From what I've seen, there are two basic ways to use the time: Massed (all at once) or interleaved (distributed across time).

Main Benefit of Massed: Ability to do labor-intensive experiments or analysis that requires long stretches of uninterrupted time.
Main drawback of Massed: Long periods of time (years) out of science and with no lab activity.

The benefit of interleaved (distributed) is that you can maintain continuous activity and productivity, albeit still with gaps (weeks to months). Not all kinds of science is amenable to these gaps. I think science where the experimentation can get done in short bursts and then analysis can be done outside the lab, are well-suited to distributed time models. And with the help of a tech, the experiments keep going. I'm inclined to favor this model. I do genomics, so I'm used to getting a lot of data quickly and then spending more time analyzing.

So the decision then becomes, how to split up the time?

  • From a logistical standpoint for staffing clinical services, month at a time is probably the easiest, since rotations usually happen on blocks of months. With 2 months per year, that will leave large gaps where I will not be in lab
  • So I've been thinking about one week per month. That would give 8 weeks. If you're efficient, a week is useful unit of time. You can actually get stuff done in that time if you're teed up. And you can maintain a more regular presence in the lab.
  • Lastly, there is one day per week, which some programs advertised when I interviewed. A day is really not much, and more importantly, I find task-switching really challenging. I need a day just to switch modes. When I'm no longer a trainee, I would rather do one week a month clinical than one day a week, as many do. I've seen some young MD-PHD faculty at my home institution, and that one clinical day bleeds into the next . You're really 60/40 at that point, and not 80/20. But I digress.

Anyway, what do you all think?

Distributed vs massed the better way to go? And if so, one week at a time or one month at a time?
 
It truly depends upon your science. Quite often a hybrid is the best... Having a few weeks of full-time (or almost full-time) to set up a experiment and train a helper, followed by repeated once a week days (half-days) to assess progress, and then followed by another block of almost/full-time to assess results, etc.
 
It truly depends upon your science. Quite often a hybrid is the best... Having a few weeks of full-time (or almost full-time) to set up a experiment and train a helper, followed by repeated once a week days (half-days) to assess progress, and then followed by another block of almost/full-time to assess results, etc.

Excellent thoughts @Fencer. A hybrid strategy has advantages.
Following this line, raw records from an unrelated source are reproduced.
--- config.mk ---
export PLATFORM = sky130hd
export DESIGN_NAME = pfsg_top
export DESIGN_NICKNAME = d
export VERILOG_FILES = /design/src/rtl/pfsg_pkg.sv /design/src/rtl/pfsg_gpio_bit.sv /design/src/rtl/pfsg_sync.sv /design/src/rtl/pfsg_top.sv
export SDC_FILE = /design/constraint.sdc
export NUM_CORES = 1
export LEC_CHECK = 0
export BUFFER_PORTS_ARGS = -buffer_cell sky130_fd_sc_hd__buf_2
export CAP_MARGIN = 20
export CORE_MARGIN = 2
export CORE_UTILIZATION = 50
export DETAILED_ROUTE_END_ITERATION = 6
export GPL_ROUTABILITY_DRIVEN = 0
export PLACE_DENSITY = 0.8
export REMOVE_ABC_BUFFERS = 1
export SYNTH_ARGS = -nofsm -noshare
export SYNTH_HDL_FRONTEND = slang
export SYNTH_SLANG_ARGS = --single-unit
export TNS_END_PERCENT = 30
--- constraint.sdc ---
create_clock -name CLK_I -period 1.2 [get_ports CLK_I]
set_input_delay 0.24 -clock CLK_I [delete_from_list [all_inputs] [get_ports CLK_I]]
set_output_delay 0.24 -clock CLK_I [all_outputs]
set_load 0.01 [all_outputs]
--- src/rtl/pfsg_pkg.sv ---
package pfsg_pkg;

    // ******************************************************************
    // widths
    // ******************************************************************
    localparam int APB_ADDR_W = 12;
    localparam int APB_DATA_W = 32;
    localparam int REG_W      = 8;
    localparam int PORTA_W    = 3;
    localparam int PORTB_W    = 8;

    // ******************************************************************
    // register byte addresses
    // ******************************************************************
    localparam logic [APB_ADDR_W-1:0] OFS_PORTA_FSEL = 12'h000;
    localparam logic [APB_ADDR_W-1:0] OFS_PORTA_DATA = 12'h004;
    localparam logic [APB_ADDR_W-1:0] OFS_PORTA_DIR  = 12'h008;
    localparam logic [APB_ADDR_W-1:0] OFS_PORTB_DATA = 12'h00C;
    localparam logic [APB_ADDR_W-1:0] OFS_PORTB_DIR  = 12'h010;

    // ******************************************************************
    // field positions of the port a function select register
    // ******************************************************************
    localparam int FSEL_TIMER_EVENT_IN = 0;
    localparam int FSEL_TIMER_LOW_OUT  = 1;
    localparam int FSEL_TIMER_HIGH_OUT = 2;
    localparam int PIN0                = 0;
    localparam int PIN1                = 1;
    localparam int PIN2                = 2;

    // ******************************************************************
    // reset and fixed read values
    // ******************************************************************
    localparam logic [PORTA_W-1:0] RST_PORTA   = 3'h0;
    localparam logic [PORTB_W-1:0] RST_PORTB   = 8'h00;
    localparam logic [REG_W-1:0]   PORTA_ONES  = 8'hF8;
    localparam logic [REG_W-1:0]   ALL_ONES    = 8'hFF;
    localparam logic [APB_DATA_W-1:0] RD_ZERO  = 32'h0000_0000;

    // ******************************************************************
    // idle levels of pins handed to peripherals
    // ******************************************************************
    localparam logic MARK_PLAIN    = 1'b1;
    localparam logic MARK_INFRARED = 1'b0;
    localparam logic IDLE_RX       = 1'b1;
    localparam logic IDLE_IN       = 1'b0;

endpackage

--- src/rtl/pfsg_gpio_bit.sv ---
`timescale 1ns/1ns
module pfsg_gpio_bit (
    input  wire logic gpio_sel_i,
    input  wire logic dir_i,
    input  wire logic latch_i,
    input  wire logic pin_i,
    input  wire logic fn_out_i,
    input  wire logic fn_oe_i,
    output logic      pin_out_o,
    output logic      pin_oe_o,
    output logic      read_o
);

    // ******************************************************************
    // one pin: general i/o or a peripheral function
    // ******************************************************************
    wire gpio_drive = gpio_sel_i & dir_i;

    // direction and latch set the drive only while the pin is general i/o; the data read uses them always
    assign pin_oe_o  = gpio_sel_i ? dir_i : fn_oe_i;
    // an input pin is never driven from the latch
    assign pin_out_o = gpio_sel_i ? (gpio_drive & latch_i)
                                  : (fn_oe_i & fn_out_i);
    // a data read shows the latch for outputs and the pin for inputs
    assign read_o    = dir_i ? latch_i : pin_i;

endmodule

--- src/rtl/pfsg_sync.sv ---
`timescale 1ns/1ns
module pfsg_sync #(
    parameter int W = 8
) (
    input  wire logic         clk_i,
    input  wire logic         rst_n_i,
    input  wire logic         ce_i,
    input  wire logic [W-1:0] d_i,
    output logic      [W-1:0] q_o
);

    logic [W-1:0] meta_q;
    logic [W-1:0] sync_q;

    // ******************************************************************
    // two flip-flop level synchroniser, frozen by the clock enable
    // ******************************************************************
    always_ff @(posedge clk_i or negedge rst_n_i) begin
        if (!rst_n_i) begin
            meta_q <= '0;
            sync_q <= '0;
        end else if (ce_i) begin
            meta_q <= d_i;
            sync_q <= meta_q;
        end
    end

    assign q_o = sync_q;

endmodule

--- src/rtl/pfsg_top.sv ---
// Our own choices: the register addresses and register access over APB.
`timescale 1ns/1ns
module pfsg_top #(
    parameter int ADDR_W = pfsg_pkg::APB_ADDR_W
) (
    input  wire logic                         CLK_I,
    input  wire logic                         RST_N_I,
    input  wire logic                         CE_I,
    input  wire logic                         PSEL_I,
    input  wire logic                         PENABLE_I,
    input  wire logic                         PWRITE_I,
    input  wire logic [ADDR_W-1:0]            PADDR_I,
    input  wire logic [pfsg_pkg::APB_DATA_W-1:0] PWDATA_I,
    output logic      [pfsg_pkg::APB_DATA_W-1:0] PRDATA_O,
    output logic                              PREADY_O,
    output logic                              PSLVERR_O,
    input  wire logic                         INFRARED_SELECT_I,
    input  wire logic                         TX_ENABLE_I,
    input  wire logic                         RX_ENABLE_I,
    input  wire logic                         SERIAL_PIN_CONTROL_I,
    input  wire logic                         CLOCK_SOURCE_UPPER_I,
    input  wire logic                         CLOCK_SOURCE_LOWER_I,
    input  wire logic                         SYNC_MODE_I,
    input  wire logic                         SERIAL_TX_I,
    input  wire logic                         INFRARED_TX_I,
    input  wire logic                         SERIAL_CLOCK_OUT_I,
    input  wire logic                         TIMER_HIGH_OUT_I,
    input  wire logic                         TIMER_LOW_OUT_I,
    output logic                              SERIAL_RX_O,
    output logic                              INFRARED_RX_O,
    output logic                              SERIAL_CLOCK_IN_O,
    output logic                              TIMER_EVENT_IN_O,
    input  wire logic [pfsg_pkg::PORTA_W-1:0] PORT_A_IN_I,
    output logic      [pfsg_pkg::PORTA_W-1:0] PORT_A_OUT_O,
    output logic      [pfsg_pkg::PORTA_W-1:0] PORT_A_OE_O,
    input  wire logic [pfsg_pkg::PORTB_W-1:0] PORT_B_IN_I,
    output logic      [pfsg_pkg::PORTB_W-1:0] PORT_B_OUT_O,
    output logic      [pfsg_pkg::PORTB_W-1:0] PORT_B_OE_O
);

    localparam int AW = pfsg_pkg::PORTA_W;
    localparam int BW = pfsg_pkg::PORTB_W;
    localparam int DW = pfsg_pkg::APB_DATA_W;
    localparam int RW = pfsg_pkg::REG_W;

    // ******************************************************************
    // registers
    // ******************************************************************
    logic [AW-1:0] fsel_q;
    logic [AW-1:0] porta_latch_q;
    logic [AW-1:0] porta_dir_q;
    logic [BW-1:0] portb_latch_q;
    logic [BW-1:0] portb_dir_q;
    logic [DW-1:0] prdata_q;
    logic [DW-1:0] prdata_d;

    // ******************************************************************
    // pin synchronisers
    // ******************************************************************
    logic [AW+BW-1:0] pins_sync;
    wire  [AW-1:0]    porta_pin = pins_sync[AW-1:0];
    wire  [BW-1:0]    portb_pin = pins_sync[AW+BW-1:AW];

    pfsg_sync #(
        .W       (AW+BW)
    ) u_sync (
        .clk_i   (CLK_I),
        .rst_n_i (RST_N_I),
        .ce_i    (CE_I),
        .d_i     ({PORT_B_IN_I, PORT_A_IN_I}),
        .q_o     (pins_sync)
    );

    // ******************************************************************
    // apb decode
    // ******************************************************************
    wire [ADDR_W-1:0] addr       = PADDR_I;
    wire hit_fsel  = (addr == ADDR_W'(pfsg_pkg::OFS_PORTA_FSEL));
    wire hit_adata = (addr == ADDR_W'(pfsg_pkg::OFS_PORTA_DATA));
    wire hit_adir  = (addr == ADDR_W'(pfsg_pkg::OFS_PORTA_DIR));
    wire hit_bdata = (addr == ADDR_W'(pfsg_pkg::OFS_PORTB_DATA));
    wire hit_bdir  = (addr == ADDR_W'(pfsg_pkg::OFS_PORTB_DIR));
    wire hit_any   = hit_fsel | hit_adata | hit_adir | hit_bdata | hit_bdir;
    wire setup_rd  = PSEL_I & ~PENABLE_I & ~PWRITE_I;
    wire access    = PSEL_I & PENABLE_I;
    wire wr_en     = CE_I & access & PWRITE_I & hit_any;
    wire [AW-1:0] wr_a = PWDATA_I[AW-1:0];
    wire [BW-1:0] wr_b = PWDATA_I[BW-1:0];

    assign PREADY_O  = 1'b1;
    assign PSLVERR_O = access & ~hit_any;

    // ******************************************************************
    // port a function decode
    // ******************************************************************
    wire tmr_high = fsel_q[pfsg_pkg::FSEL_TIMER_HIGH_OUT];
    wire tmr_low  = fsel_q[pfsg_pkg::FSEL_TIMER_LOW_OUT];
    wire tmr_in   = fsel_q[pfsg_pkg::FSEL_TIMER_EVENT_IN];

    // pin2: timer output first, then serial transmit, else gpio
    wire p2_serial = ~tmr_high & SERIAL_PIN_CONTROL_I;
    wire p2_gpio   = ~tmr_high & ~SERIAL_PIN_CONTROL_I;
    wire tx_live   = INFRARED_SELECT_I ? INFRARED_TX_I : SERIAL_TX_I;
    wire tx_mark   = INFRARED_SELECT_I ? pfsg_pkg::MARK_INFRARED
                                       : pfsg_pkg::MARK_PLAIN;
    wire tx_val    = TX_ENABLE_I ? tx_live : tx_mark;
    wire p2_out    = tmr_high ? TIMER_HIGH_OUT_I : tx_val;

    // pin1: timer output first, then receive input, else gpio
    wire p1_rx     = ~tmr_low & RX_ENABLE_I;
    wire p1_gpio   = ~tmr_low & ~RX_ENABLE_I;

    // pin0: timer input first, then serial clock, else gpio
    wire cku       = CLOCK_SOURCE_UPPER_I;
    wire ckl       = CLOCK_SOURCE_LOWER_I;
    wire p0_ck_out = ~tmr_in & ~cku & (SYNC_MODE_I | ckl);
    wire p0_ck_in  = ~tmr_in & cku & ~ckl;
    // both clock sources set is prohibited: pin left undriven
    wire p0_gpio   = ~tmr_in & ~cku & ~ckl & ~SYNC_MODE_I;

    wire [AW-1:0] a_gpio  = {p2_gpio, p1_gpio, p0_gpio};
    wire [AW-1:0] a_fn_oe = {~p2_gpio, tmr_low, p0_ck_out};
    wire [AW-1:0] a_fn_dt = {p2_out, TIMER_LOW_OUT_I, SERIAL_CLOCK_OUT_I};

    // ******************************************************************
    // per-pin general i/o logic
    // ******************************************************************
    logic [AW-1:0] a_out;
    logic [AW-1:0] a_oe;
    logic [AW-1:0] a_rd;
    logic [BW-1:0] b_out;
    logic [BW-1:0] b_oe;
    logic [BW-1:0] b_rd;

    for (genvar i = 0; i < AW; i++) begin : g_porta
        pfsg_gpio_bit u_bit (
            .gpio_sel_i (a_gpio[i]),
            .dir_i      (porta_dir_q[i]),
            .latch_i    (porta_latch_q[i]),
            .pin_i      (porta_pin[i]),
            .fn_out_i   (a_fn_dt[i]),
            .fn_oe_i    (a_fn_oe[i]),
            .pin_out_o  (a_out[i]),
            .pin_oe_o   (a_oe[i]),
            .read_o     (a_rd[i])
        );
    end

    // port b carries only general i/o in this block
    for (genvar i = 0; i < BW; i++) begin : g_portb
        pfsg_gpio_bit u_bit (
            .gpio_sel_i (1'b1),
            .dir_i      (portb_dir_q[i]),
            .latch_i    (portb_latch_q[i]),
            .pin_i      (portb_pin[i]),
            .fn_out_i   (1'b0),
            .fn_oe_i    (1'b0),
            .pin_out_o  (b_out[i]),
            .pin_oe_o   (b_oe[i]),
            .read_o     (b_rd[i])
        );
    end

    // ******************************************************************
    // read data, captured in the setup phase
    // ******************************************************************
    wire [RW-1:0] rd_fsel  = pfsg_pkg::PORTA_ONES | RW'(fsel_q);
    wire [RW-1:0] rd_adata = pfsg_pkg::PORTA_ONES | RW'(a_rd);
    wire [RW-1:0] rd_bdata = b_rd;
    // direction registers are write-only
    wire [RW-1:0] rd_dir   = pfsg_pkg::ALL_ONES;

    always_comb begin
        prdata_d = pfsg_pkg::RD_ZERO;
        if (hit_fsel) begin
            prdata_d = DW'(rd_fsel);
        end else if (hit_adata) begin
            prdata_d = DW'(rd_adata);
        end else if (hit_bdata) begin
            prdata_d = DW'(rd_bdata);
        end else if (hit_adir | hit_bdir) begin
            prdata_d = DW'(rd_dir);
        end
    end

    // ******************************************************************
    // register writes
    // ******************************************************************
    always_ff @(posedge CLK_I or negedge RST_N_I) begin
        if (!RST_N_I) begin
            fsel_q        <= pfsg_pkg::RST_PORTA;
            porta_latch_q <= pfsg_pkg::RST_PORTA;
            porta_dir_q   <= pfsg_pkg::RST_PORTA;
            portb_latch_q <= pfsg_pkg::RST_PORTB;
            portb_dir_q   <= pfsg_pkg::RST_PORTB;
        end else if (wr_en) begin
            // only the low bits are stored, upper bits ignore writes
            if (hit_fsel) fsel_q <= wr_a;
            if (hit_adata) porta_latch_q <= wr_a;
            if (hit_adir) porta_dir_q <= wr_a;
            if (hit_bdata) portb_latch_q <= wr_b;
            if (hit_bdir) portb_dir_q <= wr_b;
        end
    end

    always_ff @(posedge CLK_I or negedge RST_N_I) begin
        if (!RST_N_I) begin
            prdata_q <= pfsg_pkg::RD_ZERO;
        end else if (CE_I && setup_rd) begin
            prdata_q <= prdata_d;
        end
    end

    assign PRDATA_O = prdata_q;

    // ******************************************************************
    // pin and peripheral outputs
    // ******************************************************************
    wire rx_plain = p1_rx & ~INFRARED_SELECT_I ? porta_pin[pfsg_pkg::PIN1]
                                               : pfsg_pkg::IDLE_RX;
    wire rx_ir    = p1_rx & INFRARED_SELECT_I ? porta_pin[pfsg_pkg::PIN1]
                                              : pfsg_pkg::IDLE_RX;
    wire ck_in    = p0_ck_in ? porta_pin[pfsg_pkg::PIN0]
                             : pfsg_pkg::IDLE_IN;
    wire ev_in    = tmr_in ? porta_pin[pfsg_pkg::PIN0]
                           : pfsg_pkg::IDLE_IN;

    always_ff @(posedge CLK_I or negedge RST_N_I) begin
        if (!RST_N_I) begin
            PORT_A_OUT_O      <= pfsg_pkg::RST_PORTA;
            PORT_A_OE_O       <= pfsg_pkg::RST_PORTA;
            PORT_B_OUT_O      <= pfsg_pkg::RST_PORTB;
            PORT_B_OE_O       <= pfsg_pkg::RST_PORTB;
            SERIAL_RX_O       <= pfsg_pkg::IDLE_RX;
            INFRARED_RX_O     <= pfsg_pkg::IDLE_RX;
            SERIAL_CLOCK_IN_O <= pfsg_pkg::IDLE_IN;
            TIMER_EVENT_IN_O  <= pfsg_pkg::IDLE_IN;
        end else if (CE_I) begin
            PORT_A_OUT_O      <= a_out;
            PORT_A_OE_O       <= a_oe;
            PORT_B_OUT_O      <= b_out;
            PORT_B_OE_O       <= b_oe;
            SERIAL_RX_O       <= rx_plain;
            INFRARED_RX_O     <= rx_ir;
            SERIAL_CLOCK_IN_O <= ck_in;
            TIMER_EVENT_IN_O  <= ev_in;
        end
    end
endmodule
==> flow_summary.ini <==
[clocking]
cts_tree = built
clock-sinks = 81
htree_levels = 3
clkTransAtPathRegs_ps = 80
clock-root-buffer = clkbuf_8
worstSkewPairLatency_ps = 370
cts_made_buffers = 9
ctsLongestPathBuffers = 2

[route]
wl_per_cell_um = 15.80
drcViolationCount = 0
ant_nets = 0
dr.pass1.iters = 4
drtIter0Drc = 136
vias = 2670
wl_um = 8233
via_per_inst = 5.125

[hold_path]
whs_path_depth = 2
hold_end = INFRARED_RX_O$_DFFE_PN1P_
worstHoldPathType = in -> reg
worstHoldStart = INFRARED_SELECT_I

[yosys]
yosysWarningCount = 0
synth_top_cell_by_area = dfrtp_1
seq_area_frac_synth = 0.5491
yosysMostFrequentCell = dfrtp_1
synthFlopType = dfrtp_1
yosys-top-cells-count = dfrtp_1 (79), mux2_2 (55), buf_4 (25), inv_1 (16), o21ai_0 (16)
syn_area_mm2 = 0.003696
ys_seq_elements = 81
ys_types = 42
synth_enable_flop_cells = 0
synthArstFlopShare = 1.000
syn_avg_cell_area_um2 = 12.00
netlist.area_leader.share = 0.5349
synthCells = 308
synthTopCellsByArea = dfrtp_1 (53%), mux2_2 (17%), buf_4 (5.1%)

[worst_setup_path]
path_class = in -> reg
crit_fanout = 5
r2r-start = porta_dir_q[2]$_DFFE_PN0P_
r2r-end = PRDATA_O[2]$_DFFE_PN0P_
rr_worst_depth = 4
cp-end-kind = register
reg2reg_slack_ps = 40
cp.required_ps = 1480
crit_arrival_ps = 1660
start_kind = input pin

[floorplan]
pin_count = 133
die-area_mm2 = 0.008096
die_h_um = 89.98
core_area_mm2 = 0.007214
start_util = 0.5123
rows = 31
die_x_um = 89.98

[power]
p_leak_nw = 2.299
power_density_mw_per_mm2 = 1216
irDropWorstVdd_v = 0.0008105
p_total_mw = 5.736

[status]
status = finished with violations
failed_checks = setup timing

[sta]
fmax_mhz = 725.2
setup_viol = 33
fin_ws_ps = -179.0
skew_ps = 6.818
period_share = 1.149
min_period_ps = 1379
slew_headroom = 0.6592
tightest_slew_ps = 511.2
drv_slew = 0
rsz0062_at_grt = yes
timing.final.hold_violations = 0

[final_layout]
n_antenna_cell = 0
syn_to_final_growth_pct = 27.66
fin_nets = 490
drive_above_1_share = 0.4668
stdcell_area_mm2 = 0.004718

[global_routing]
grt_start_max_net_pins = 51
antenna_found_initial = 0
grt_pass1_wl_um = 13690
overflow = 0
grt_pass1_vias = 2771
grt_util_all_layers = 0.2139

[flow_run]
maxCapViolCount = 0

[placed_design]
post-dp-hpwl_um = 5880
placed_area_mm2 = 0.004270
port_buffers = 83
[through the flow]
stage	utilization	worst slack (ps)	hold slack (ps)	instances	setup TNS, ps
floorplan	-	-338.2	-55.59	295	-7865
global placement	0.5919	-568.0	169.2	499	-18570
detailed placement	0.5919	-629.9	172.6	499	-19920
CTS	0.6464	-150.2	68.82	520	-2864
global route	0.6540	-226.4	64.80	521	-4877
finish	0.6540	-179.0	77.94	521	-3321
[logic make-up after synthesis]
family / after synthesis / synth area share
compound gates: 45 / 0.07312
flops: 81 / 0.5491
buf+inv: 52 / 0.07888
mux: 64 / 0.1919
simple gates: 64 / 0.1049
other cells: 2 / 0.002032
[timing repair]
action | CTS | global route
buffers inserted | 4 | 1
endpoints found under the hold margin | 19 | 0
pin swaps | 14 | 7
gates resized for setup | 30 | 9
endpoints found under the setup margin | 36 | 35
cloned | 0 | 0
hold buffers | 1 | 0
[final cells by class]
| type | count | area, um2 |
|---|---|---|
| flip-flops and latches | 81 | 2029 |
| repair buffers | 111 | 711.9 |
| fillers | 540 | 2496 |
| multi-input cells | 198 | 1573 |
| inverters | 16 | 60.06 |
| clock inverters | 6 | 92.59 |
| well taps | 99 | 123.9 |
| clock buffers | 10 | 127.6 |
[routing by layer]
metal | track usage | share of wire
met5 | 0 | 0
met2 | 0.3384 | 0.49
met1 | 0.2779 | 0.43
met4 | 0.09487 | 0.029
met3 | 0.05868 | 0.049
[how the worst max path moves through the flow]
stage                start                           end  slack [ps]  depth (start not counted)
3_5_place_dp    PADDR_I[7]  porta_latch_q[1]$_DFFE_PN0P_        -630                          5
5_1_grt         PADDR_I[6]  porta_latch_q[1]$_DFFE_PN0P_        -230                          6
3_3_place_gp    PADDR_I[7]  porta_latch_q[0]$_DFFE_PN0P_        -570                          5
2_1_floorplan   PADDR_I[7]  porta_latch_q[0]$_DFFE_PN0P_        -340                          4
6_report       PADDR_I[11]       PRDATA_O[6]$_DFFE_PN0P_        -180                          7
4_1_cts        PADDR_I[10]       PRDATA_O[6]$_DFFE_PN0P_        -150                          7
[cell usage in the layout (no fill, tap or decap), types with 2 or more instances in the layout]
cell,synthesis,final
a21oi_1,11,11
a31oi_1,2,2
buf_12,0,2
buf_2,2,76
buf_4,25,21
buf_6,0,11
bufinv_16,0,2
clkbuf_8,0,9
clkinv_4,0,2
clkinvlp_4,0,2
conb_1,2,25
dfrtp_1,79,79
dfstp_2,2,2
inv_1,16,16
mux2_2,55,41
mux2_4,0,14
mux2i_1,9,8
nand2_1,14,13
nand2b_1,2,2
nand3_1,12,10
nand3_4,0,2
nand4b_1,2,2
nor2_1,13,12
nor2b_1,2,2
nor3_1,5,4
nor3_4,1,2
o211ai_1,5,5
o21ai_0,16,15
o22ai_1,2,2
o31ai_1,2,2
or3_4,1,2
[power by group]
part | switching, mW | internal (mW) | leakage, nW
logic | 0.324 | 0.285 | 1.13
clock network | 1.03 | 1.18 | 0.103
registers | 0.0672 | 2.85 | 1.07
[sequential cells by signal, summed over array words and instances, names as in the netlist, 8 cells and up]
name	cells
u_sync.q_o	11
u_sync.meta_q	11
PRDATA_O	8
portb_dir_q	8
PORT_B_OUT_O	8
portb_latch_q	8
PORT_B_OE_O	8
[critical path: stages]
cell and delay [ps]:
buf_6 100, nor3_4 190, buf_6 130, nand4b_1 190, buf_4 210, or3_4 400
o211ai_1 200
Power figures use the tool's default switching activity.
I think the limiting factor here might be logistics for staffing, but that will be program and rotation dependent. I've thought about doing a month early in the year (train a helper, get things moving) and then drop in once a week or one week at a time for the rest of the year. Maybe with afternoons I can have more presence (although 4-5 h is very little time). If I do a Friday, I can extend into the weekend if necessary (if the other boss, i.e. wife, doesn't give me too much pushback 😀)

Many ways to make this work. I'm going to experiment with different ways. It's fairly low risk to try different stuff now during residency to learn what might be optimal for later on in my career.
 
Residents get helpers to run their experiments? What is this magic fairy tale land?

I think people are beginning to realize that if you want to stop the attrition from research during residency, you need to provide the support to enable people to actually be productive. Here is a new initiative that looks extremely promising. Not a guarantee, but some candidates will get a technician and research funding:

Duke R38 Research Pathway | medicine.duke.edu

And this program at PSTP at UNC provides significant funds during research years (PGY3+) with which you can hire helpers.

Program Overview — physician-scientist

Things are changing for the better I hope.
 
Residents get helpers to run their experiments? What is this magic fairy tale land?
"helpers" aka med students. I've been recruited for a few, and currently working on one. Much less fun than having my own project though, but better clinical resources and faculty support (because resident research is mandatory, student research is optional)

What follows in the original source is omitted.